_TASK ITEM_. Would you transcribe the data word for word?

_DATA PROVIDED_.
◆ ◆ ◆ ◆ ◆

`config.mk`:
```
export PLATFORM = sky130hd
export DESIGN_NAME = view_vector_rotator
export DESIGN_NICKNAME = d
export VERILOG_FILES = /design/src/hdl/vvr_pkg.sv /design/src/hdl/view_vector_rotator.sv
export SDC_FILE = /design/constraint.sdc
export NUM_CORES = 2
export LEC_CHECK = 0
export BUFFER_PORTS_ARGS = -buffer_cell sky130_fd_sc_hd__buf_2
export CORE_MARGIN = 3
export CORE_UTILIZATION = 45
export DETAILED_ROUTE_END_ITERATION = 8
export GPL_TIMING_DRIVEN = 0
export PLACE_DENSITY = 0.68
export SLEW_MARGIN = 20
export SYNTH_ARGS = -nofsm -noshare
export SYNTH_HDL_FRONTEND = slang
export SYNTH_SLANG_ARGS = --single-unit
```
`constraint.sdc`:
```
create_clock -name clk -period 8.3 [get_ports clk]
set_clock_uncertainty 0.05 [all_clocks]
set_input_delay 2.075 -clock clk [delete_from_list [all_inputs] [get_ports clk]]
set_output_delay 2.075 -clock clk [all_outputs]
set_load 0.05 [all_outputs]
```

◆ ◆ ◆ ◆ ◆

_ANSWER TO THIS EXERCISE_.
`config.mk`:
```
export PLATFORM = sky130hd
export DESIGN_NAME = view_vector_rotator
export DESIGN_NICKNAME = d
export VERILOG_FILES = /design/src/hdl/vvr_pkg.sv /design/src/hdl/view_vector_rotator.sv
export SDC_FILE = /design/constraint.sdc
export NUM_CORES = 2
export LEC_CHECK = 0
export BUFFER_PORTS_ARGS = -buffer_cell sky130_fd_sc_hd__buf_2
export CORE_MARGIN = 3
export CORE_UTILIZATION = 45
export DETAILED_ROUTE_END_ITERATION = 8
export GPL_TIMING_DRIVEN = 0
export PLACE_DENSITY = 0.68
export SLEW_MARGIN = 20
export SYNTH_ARGS = -nofsm -noshare
export SYNTH_HDL_FRONTEND = slang
export SYNTH_SLANG_ARGS = --single-unit
```
`constraint.sdc`:
```
create_clock -name clk -period 8.3 [get_ports clk]
set_clock_uncertainty 0.05 [all_clocks]
set_input_delay 2.075 -clock clk [delete_from_list [all_inputs] [get_ports clk]]
set_output_delay 2.075 -clock clk [all_outputs]
set_load 0.05 [all_outputs]
```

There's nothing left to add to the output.